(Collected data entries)
# # #

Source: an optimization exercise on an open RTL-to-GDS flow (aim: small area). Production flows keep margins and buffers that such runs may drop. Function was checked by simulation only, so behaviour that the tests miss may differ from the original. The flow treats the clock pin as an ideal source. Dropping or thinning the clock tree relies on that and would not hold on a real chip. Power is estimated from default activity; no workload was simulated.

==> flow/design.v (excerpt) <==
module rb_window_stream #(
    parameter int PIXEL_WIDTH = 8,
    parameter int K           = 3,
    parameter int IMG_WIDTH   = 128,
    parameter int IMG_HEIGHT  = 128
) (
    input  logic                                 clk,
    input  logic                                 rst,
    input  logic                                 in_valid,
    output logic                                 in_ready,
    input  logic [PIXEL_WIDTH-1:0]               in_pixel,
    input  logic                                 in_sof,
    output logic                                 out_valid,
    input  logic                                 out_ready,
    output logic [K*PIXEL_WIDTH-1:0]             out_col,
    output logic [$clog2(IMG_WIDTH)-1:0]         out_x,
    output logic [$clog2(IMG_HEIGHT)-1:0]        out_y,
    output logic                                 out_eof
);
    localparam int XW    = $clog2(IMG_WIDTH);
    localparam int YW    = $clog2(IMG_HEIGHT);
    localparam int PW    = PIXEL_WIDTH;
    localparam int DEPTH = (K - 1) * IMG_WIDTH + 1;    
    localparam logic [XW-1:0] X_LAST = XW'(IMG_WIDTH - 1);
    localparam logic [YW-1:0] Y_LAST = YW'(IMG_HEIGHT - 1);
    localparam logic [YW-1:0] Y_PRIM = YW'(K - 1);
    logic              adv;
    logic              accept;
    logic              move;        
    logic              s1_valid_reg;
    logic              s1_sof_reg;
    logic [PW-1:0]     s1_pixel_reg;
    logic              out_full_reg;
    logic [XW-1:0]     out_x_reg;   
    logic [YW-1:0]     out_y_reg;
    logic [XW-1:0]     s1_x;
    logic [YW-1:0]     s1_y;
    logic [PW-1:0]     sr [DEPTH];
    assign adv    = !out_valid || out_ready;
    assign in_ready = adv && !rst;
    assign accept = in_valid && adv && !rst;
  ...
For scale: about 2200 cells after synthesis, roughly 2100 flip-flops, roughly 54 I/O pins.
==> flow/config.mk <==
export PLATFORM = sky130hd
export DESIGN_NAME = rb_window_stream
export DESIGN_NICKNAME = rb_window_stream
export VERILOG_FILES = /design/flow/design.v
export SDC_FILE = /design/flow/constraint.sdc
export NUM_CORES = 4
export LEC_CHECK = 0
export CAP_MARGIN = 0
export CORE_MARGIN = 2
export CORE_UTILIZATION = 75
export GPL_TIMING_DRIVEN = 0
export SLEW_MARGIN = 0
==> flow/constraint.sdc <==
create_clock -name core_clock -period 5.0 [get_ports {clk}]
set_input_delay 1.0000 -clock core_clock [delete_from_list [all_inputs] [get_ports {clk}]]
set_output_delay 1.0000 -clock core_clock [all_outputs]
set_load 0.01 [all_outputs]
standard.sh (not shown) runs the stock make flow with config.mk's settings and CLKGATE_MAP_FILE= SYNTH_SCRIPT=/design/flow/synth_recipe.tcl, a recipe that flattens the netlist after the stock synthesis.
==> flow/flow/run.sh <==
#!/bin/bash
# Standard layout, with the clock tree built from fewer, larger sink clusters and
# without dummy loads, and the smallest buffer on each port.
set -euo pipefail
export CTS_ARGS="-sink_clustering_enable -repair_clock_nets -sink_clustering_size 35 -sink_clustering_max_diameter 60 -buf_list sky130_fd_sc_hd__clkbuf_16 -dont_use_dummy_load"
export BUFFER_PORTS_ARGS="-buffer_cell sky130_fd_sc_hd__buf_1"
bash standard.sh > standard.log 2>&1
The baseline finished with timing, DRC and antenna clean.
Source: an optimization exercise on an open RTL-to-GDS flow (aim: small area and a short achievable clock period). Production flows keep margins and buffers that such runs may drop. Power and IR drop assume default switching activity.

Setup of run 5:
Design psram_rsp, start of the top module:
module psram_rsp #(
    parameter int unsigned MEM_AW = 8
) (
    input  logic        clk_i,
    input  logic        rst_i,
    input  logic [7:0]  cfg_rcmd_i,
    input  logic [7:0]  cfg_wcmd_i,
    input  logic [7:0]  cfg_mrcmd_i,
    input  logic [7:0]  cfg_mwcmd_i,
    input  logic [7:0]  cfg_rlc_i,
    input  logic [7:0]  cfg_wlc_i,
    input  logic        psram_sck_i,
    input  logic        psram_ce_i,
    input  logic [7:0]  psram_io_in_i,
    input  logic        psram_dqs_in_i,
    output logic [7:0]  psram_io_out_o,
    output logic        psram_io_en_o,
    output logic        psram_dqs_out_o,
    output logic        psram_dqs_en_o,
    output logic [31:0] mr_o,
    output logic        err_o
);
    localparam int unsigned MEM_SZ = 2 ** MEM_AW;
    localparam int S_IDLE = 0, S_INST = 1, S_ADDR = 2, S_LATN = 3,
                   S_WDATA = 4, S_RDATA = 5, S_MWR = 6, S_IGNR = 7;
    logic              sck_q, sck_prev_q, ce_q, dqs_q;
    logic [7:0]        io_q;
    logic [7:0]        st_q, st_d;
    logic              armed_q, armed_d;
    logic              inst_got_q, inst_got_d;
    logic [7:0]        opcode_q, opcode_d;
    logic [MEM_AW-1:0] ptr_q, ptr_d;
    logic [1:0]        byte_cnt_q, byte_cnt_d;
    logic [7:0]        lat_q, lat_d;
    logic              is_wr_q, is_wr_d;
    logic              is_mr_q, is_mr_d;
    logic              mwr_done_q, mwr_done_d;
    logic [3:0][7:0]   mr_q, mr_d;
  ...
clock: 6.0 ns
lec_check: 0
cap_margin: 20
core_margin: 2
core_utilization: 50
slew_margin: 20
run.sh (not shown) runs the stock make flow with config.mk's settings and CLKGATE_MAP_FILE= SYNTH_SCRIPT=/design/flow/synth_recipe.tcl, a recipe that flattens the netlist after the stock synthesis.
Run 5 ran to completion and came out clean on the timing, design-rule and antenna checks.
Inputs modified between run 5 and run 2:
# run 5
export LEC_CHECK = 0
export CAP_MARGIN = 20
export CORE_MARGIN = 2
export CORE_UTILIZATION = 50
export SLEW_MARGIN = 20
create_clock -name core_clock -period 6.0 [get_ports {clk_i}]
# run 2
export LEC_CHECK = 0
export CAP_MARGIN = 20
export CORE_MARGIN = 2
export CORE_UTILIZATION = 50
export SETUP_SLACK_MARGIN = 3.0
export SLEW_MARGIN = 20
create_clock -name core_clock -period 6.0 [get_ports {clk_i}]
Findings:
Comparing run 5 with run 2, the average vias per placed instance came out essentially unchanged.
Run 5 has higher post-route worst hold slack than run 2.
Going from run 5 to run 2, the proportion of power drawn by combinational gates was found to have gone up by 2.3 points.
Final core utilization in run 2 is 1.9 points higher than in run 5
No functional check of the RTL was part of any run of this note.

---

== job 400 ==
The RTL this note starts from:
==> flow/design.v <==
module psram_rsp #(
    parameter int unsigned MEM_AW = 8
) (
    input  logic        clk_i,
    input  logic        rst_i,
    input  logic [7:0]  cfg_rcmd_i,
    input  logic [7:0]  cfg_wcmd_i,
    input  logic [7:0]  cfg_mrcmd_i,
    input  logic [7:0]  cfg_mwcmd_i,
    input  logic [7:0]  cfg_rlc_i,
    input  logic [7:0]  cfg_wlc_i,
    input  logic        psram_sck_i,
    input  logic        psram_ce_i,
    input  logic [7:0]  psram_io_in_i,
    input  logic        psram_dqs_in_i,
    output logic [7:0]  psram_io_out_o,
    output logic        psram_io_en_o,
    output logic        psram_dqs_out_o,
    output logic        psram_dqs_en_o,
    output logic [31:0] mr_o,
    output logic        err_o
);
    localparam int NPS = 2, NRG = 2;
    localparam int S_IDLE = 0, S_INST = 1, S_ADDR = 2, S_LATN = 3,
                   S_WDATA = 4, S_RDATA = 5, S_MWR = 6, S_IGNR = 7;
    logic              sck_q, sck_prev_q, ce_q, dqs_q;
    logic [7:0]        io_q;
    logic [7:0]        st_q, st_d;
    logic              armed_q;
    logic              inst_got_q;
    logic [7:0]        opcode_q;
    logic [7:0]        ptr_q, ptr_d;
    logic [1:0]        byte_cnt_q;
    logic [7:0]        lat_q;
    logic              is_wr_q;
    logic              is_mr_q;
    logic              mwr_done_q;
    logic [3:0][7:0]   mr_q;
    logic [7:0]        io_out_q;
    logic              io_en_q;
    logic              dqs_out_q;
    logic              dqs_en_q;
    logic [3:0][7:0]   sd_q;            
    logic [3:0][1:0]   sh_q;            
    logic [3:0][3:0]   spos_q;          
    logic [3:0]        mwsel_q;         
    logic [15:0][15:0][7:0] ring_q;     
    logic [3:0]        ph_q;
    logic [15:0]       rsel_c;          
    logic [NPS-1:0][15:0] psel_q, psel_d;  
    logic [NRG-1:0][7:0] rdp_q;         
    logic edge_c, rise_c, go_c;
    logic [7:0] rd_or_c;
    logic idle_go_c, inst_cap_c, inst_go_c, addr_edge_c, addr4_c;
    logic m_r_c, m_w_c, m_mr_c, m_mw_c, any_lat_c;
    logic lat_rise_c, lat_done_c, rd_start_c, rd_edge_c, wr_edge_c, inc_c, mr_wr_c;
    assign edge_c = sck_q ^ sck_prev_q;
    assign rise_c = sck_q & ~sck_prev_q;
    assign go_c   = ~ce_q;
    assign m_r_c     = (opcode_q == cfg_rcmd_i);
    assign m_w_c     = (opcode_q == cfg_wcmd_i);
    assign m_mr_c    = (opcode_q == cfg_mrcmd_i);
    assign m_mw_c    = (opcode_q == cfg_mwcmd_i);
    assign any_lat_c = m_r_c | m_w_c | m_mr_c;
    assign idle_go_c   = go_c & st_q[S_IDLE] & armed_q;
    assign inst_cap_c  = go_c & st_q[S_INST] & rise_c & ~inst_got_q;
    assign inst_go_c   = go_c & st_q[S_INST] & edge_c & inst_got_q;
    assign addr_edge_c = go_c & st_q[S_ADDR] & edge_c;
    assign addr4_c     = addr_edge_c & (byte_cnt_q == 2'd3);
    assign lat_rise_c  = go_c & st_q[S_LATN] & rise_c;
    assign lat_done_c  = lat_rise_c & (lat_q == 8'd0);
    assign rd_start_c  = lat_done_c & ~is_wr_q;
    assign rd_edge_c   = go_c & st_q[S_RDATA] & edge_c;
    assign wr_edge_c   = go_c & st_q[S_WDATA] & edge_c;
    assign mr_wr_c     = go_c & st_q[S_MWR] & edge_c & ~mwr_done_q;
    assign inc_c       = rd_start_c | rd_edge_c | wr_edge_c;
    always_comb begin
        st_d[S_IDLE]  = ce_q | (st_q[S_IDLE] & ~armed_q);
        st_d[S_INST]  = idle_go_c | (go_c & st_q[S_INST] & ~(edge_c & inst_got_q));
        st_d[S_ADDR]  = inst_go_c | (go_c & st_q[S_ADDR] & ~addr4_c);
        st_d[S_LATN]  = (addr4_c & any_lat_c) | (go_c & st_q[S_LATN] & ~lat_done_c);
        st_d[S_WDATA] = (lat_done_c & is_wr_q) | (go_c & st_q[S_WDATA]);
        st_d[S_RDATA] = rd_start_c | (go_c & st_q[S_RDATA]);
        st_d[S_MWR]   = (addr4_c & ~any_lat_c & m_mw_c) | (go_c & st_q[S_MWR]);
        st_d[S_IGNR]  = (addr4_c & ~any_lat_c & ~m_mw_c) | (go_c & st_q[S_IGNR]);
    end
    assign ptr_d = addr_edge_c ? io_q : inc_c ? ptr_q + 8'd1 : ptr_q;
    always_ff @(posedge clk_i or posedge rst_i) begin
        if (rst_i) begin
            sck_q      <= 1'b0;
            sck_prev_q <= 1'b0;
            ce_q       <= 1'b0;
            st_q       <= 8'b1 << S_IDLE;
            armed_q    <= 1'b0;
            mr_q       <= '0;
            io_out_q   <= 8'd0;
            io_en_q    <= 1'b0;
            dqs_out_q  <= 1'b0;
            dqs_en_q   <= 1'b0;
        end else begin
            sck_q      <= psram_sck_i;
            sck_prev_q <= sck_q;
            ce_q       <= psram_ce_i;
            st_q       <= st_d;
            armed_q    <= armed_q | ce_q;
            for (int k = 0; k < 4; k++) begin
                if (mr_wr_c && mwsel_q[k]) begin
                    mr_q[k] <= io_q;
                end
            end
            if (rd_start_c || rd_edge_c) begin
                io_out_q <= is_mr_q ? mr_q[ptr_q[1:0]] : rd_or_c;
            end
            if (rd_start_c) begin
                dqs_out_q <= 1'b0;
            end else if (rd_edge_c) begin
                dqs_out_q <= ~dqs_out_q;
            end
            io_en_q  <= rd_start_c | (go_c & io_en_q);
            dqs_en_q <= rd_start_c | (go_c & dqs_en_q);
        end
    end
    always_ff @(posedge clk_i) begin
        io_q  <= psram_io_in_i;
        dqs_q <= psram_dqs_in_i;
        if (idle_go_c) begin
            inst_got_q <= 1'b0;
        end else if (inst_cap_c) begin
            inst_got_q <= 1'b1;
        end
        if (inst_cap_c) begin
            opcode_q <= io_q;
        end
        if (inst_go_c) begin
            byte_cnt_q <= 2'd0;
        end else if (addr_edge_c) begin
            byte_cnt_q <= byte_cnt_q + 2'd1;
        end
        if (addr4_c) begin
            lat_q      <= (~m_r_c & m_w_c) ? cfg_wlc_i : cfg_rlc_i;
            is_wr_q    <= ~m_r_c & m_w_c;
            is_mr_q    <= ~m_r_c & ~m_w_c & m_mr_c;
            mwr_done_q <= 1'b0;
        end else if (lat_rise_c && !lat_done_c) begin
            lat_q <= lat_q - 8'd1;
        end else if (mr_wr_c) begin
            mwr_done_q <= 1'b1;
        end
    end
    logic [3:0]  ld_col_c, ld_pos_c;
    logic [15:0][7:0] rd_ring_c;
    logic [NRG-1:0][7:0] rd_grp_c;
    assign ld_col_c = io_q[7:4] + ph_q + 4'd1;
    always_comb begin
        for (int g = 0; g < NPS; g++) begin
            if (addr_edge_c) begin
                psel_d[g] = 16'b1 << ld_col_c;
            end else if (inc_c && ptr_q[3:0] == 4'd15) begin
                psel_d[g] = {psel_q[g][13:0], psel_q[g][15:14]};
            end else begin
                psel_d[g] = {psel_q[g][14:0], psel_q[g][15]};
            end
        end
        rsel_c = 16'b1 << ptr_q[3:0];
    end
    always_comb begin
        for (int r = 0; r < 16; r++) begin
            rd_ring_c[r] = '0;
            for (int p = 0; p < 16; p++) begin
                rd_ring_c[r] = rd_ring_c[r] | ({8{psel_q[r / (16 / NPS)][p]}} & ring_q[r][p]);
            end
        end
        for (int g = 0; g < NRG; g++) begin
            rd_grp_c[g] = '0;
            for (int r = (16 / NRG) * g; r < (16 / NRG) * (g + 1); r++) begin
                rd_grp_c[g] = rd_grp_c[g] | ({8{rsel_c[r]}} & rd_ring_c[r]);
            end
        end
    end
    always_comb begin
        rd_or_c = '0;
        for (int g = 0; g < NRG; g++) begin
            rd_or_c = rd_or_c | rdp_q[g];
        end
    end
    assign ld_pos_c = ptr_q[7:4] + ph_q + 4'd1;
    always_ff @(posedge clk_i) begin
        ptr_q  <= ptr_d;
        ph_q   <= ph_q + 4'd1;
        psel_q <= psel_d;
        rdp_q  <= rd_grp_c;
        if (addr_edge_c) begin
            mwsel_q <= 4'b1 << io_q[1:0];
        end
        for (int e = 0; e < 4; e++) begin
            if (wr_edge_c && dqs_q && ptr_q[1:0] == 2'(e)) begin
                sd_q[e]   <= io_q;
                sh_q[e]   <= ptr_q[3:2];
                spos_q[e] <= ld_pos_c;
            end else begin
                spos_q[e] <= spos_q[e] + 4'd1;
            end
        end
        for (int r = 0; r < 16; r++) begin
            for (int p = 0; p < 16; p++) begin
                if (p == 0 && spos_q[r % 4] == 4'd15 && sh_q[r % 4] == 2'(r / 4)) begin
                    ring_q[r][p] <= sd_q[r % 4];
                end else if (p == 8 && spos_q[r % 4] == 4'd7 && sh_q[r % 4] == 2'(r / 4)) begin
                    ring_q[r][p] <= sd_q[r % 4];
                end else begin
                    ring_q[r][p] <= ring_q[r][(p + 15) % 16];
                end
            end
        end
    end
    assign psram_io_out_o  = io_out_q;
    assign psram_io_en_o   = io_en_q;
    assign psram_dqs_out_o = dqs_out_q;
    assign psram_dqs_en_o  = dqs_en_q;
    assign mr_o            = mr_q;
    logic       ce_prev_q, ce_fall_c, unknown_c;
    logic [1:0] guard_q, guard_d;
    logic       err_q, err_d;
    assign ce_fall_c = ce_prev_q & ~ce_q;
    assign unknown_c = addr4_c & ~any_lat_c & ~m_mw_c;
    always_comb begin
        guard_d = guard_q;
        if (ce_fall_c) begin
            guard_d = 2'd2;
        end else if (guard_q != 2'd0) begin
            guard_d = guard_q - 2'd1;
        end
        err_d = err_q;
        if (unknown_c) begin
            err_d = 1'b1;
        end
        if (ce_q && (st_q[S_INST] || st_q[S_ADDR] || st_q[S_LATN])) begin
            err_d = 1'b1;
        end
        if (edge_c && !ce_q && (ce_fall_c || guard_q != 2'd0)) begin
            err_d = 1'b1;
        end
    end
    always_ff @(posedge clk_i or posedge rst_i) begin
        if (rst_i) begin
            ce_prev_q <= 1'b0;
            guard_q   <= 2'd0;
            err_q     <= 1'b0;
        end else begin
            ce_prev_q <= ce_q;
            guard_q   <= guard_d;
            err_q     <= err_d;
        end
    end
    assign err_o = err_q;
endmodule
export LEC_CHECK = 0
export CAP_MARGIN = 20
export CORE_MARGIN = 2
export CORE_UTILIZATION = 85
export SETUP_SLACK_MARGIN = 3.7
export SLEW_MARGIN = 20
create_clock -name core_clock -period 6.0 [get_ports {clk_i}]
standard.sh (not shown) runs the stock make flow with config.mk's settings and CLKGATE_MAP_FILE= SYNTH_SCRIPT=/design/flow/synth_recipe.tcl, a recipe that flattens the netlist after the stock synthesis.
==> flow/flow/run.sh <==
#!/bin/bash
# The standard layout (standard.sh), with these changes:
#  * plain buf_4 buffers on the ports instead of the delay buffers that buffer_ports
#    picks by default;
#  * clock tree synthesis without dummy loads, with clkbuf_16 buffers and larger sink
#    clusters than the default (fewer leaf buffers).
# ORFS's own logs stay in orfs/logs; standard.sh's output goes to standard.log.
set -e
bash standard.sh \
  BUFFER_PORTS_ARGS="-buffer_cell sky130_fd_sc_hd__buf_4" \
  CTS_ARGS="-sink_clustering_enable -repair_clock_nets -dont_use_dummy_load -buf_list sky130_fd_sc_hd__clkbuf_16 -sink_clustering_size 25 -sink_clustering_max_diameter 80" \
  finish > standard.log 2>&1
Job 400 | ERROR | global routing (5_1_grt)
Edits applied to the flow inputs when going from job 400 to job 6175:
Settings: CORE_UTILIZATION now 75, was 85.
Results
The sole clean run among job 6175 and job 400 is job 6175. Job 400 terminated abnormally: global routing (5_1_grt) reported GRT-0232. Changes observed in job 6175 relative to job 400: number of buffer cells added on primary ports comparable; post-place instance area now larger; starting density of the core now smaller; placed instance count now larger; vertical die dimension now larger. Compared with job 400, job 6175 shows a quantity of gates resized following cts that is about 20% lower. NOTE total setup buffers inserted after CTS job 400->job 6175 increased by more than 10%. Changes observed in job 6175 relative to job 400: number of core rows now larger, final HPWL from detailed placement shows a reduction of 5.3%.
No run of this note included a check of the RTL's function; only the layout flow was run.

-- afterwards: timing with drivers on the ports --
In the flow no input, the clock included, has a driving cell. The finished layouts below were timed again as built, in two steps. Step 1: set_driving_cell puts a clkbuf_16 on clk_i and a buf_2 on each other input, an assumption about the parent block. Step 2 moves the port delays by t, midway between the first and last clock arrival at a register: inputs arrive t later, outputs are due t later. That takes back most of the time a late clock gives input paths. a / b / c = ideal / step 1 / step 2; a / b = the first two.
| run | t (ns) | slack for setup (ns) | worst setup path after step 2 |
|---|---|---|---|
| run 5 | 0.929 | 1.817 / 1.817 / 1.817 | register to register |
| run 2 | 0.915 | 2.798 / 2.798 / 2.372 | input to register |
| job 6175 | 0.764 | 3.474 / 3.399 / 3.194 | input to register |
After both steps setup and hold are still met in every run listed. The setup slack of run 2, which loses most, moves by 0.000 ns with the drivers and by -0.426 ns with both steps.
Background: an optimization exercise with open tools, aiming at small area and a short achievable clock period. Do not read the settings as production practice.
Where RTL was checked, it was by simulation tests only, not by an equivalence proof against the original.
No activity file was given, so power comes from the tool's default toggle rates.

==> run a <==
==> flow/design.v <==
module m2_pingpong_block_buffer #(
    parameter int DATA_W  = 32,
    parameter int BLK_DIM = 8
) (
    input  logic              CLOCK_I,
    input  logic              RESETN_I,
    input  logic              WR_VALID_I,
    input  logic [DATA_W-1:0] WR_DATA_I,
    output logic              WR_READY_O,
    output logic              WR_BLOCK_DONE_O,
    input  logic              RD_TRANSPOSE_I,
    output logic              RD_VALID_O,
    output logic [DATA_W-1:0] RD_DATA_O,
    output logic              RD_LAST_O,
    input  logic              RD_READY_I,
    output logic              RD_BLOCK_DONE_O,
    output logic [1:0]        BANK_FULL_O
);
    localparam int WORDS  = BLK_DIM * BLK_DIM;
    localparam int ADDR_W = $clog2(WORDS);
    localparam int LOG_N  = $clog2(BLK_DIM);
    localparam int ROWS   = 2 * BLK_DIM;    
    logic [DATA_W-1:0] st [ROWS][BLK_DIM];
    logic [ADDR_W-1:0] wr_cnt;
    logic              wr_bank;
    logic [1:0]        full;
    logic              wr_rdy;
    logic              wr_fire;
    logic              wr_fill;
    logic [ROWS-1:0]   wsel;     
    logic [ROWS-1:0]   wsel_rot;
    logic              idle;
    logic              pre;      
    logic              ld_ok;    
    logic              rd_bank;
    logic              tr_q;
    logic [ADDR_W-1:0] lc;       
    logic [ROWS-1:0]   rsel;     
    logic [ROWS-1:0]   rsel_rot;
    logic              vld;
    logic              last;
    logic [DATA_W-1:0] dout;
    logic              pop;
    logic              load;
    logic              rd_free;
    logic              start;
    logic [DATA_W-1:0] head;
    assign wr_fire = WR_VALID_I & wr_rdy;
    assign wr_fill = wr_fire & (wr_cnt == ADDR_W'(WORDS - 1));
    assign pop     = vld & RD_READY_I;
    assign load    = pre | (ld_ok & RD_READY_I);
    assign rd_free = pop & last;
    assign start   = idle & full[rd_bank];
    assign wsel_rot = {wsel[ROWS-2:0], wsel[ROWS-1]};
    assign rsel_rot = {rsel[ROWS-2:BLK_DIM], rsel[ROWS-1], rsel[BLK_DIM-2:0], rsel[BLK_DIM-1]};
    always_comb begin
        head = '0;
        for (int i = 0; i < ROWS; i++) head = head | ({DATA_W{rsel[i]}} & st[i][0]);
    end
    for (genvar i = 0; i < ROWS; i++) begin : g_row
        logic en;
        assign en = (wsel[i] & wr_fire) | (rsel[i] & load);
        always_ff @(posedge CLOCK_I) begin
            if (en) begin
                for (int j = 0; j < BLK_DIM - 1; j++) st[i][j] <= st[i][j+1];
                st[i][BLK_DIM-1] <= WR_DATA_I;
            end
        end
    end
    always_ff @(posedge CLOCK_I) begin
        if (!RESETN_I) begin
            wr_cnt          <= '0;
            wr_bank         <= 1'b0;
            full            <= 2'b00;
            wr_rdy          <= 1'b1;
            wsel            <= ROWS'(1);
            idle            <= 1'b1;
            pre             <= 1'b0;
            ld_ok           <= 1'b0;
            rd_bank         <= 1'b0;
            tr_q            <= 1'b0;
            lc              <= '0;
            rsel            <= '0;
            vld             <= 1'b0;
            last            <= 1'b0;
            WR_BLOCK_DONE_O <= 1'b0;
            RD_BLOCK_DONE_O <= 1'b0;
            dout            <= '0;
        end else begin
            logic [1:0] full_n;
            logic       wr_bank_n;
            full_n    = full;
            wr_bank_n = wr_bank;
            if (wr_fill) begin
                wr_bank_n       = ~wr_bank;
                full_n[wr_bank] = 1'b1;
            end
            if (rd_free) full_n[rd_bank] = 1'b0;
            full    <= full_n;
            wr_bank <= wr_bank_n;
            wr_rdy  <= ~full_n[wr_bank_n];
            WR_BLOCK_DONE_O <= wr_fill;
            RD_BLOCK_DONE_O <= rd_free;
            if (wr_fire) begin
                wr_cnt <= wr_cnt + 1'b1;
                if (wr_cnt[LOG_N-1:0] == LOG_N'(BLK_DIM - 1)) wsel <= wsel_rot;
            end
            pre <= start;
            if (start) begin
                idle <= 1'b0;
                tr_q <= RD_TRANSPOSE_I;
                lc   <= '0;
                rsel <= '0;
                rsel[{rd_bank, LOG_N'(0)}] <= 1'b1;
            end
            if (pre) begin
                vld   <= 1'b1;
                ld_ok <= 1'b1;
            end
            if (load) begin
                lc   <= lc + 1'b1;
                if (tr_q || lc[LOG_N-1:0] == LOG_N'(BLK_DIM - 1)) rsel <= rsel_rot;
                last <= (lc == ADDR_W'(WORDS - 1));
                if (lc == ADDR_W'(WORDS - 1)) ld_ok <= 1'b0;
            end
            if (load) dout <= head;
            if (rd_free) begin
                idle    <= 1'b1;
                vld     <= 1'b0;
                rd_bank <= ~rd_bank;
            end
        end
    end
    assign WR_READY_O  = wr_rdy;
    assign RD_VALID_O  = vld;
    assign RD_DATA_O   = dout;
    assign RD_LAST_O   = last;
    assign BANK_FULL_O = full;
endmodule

# # #

- **TASK STATEMENT**: Which lines above run from the one containing "(go_c & io_en_q);" down to the one containing "if (inst_go_c) begin"? Repeat exactly those, both ends included, and nothing else.

- **ANSWER SPACE**:
            io_en_q  <= rd_start_c | (go_c & io_en_q);
            dqs_en_q <= rd_start_c | (go_c & dqs_en_q);
        end
    end
    always_ff @(posedge clk_i) begin
        io_q  <= psram_io_in_i;
        dqs_q <= psram_dqs_in_i;
        if (idle_go_c) begin
            inst_got_q <= 1'b0;
        end else if (inst_cap_c) begin
            inst_got_q <= 1'b1;
        end
        if (inst_cap_c) begin
            opcode_q <= io_q;
        end
        if (inst_go_c) begin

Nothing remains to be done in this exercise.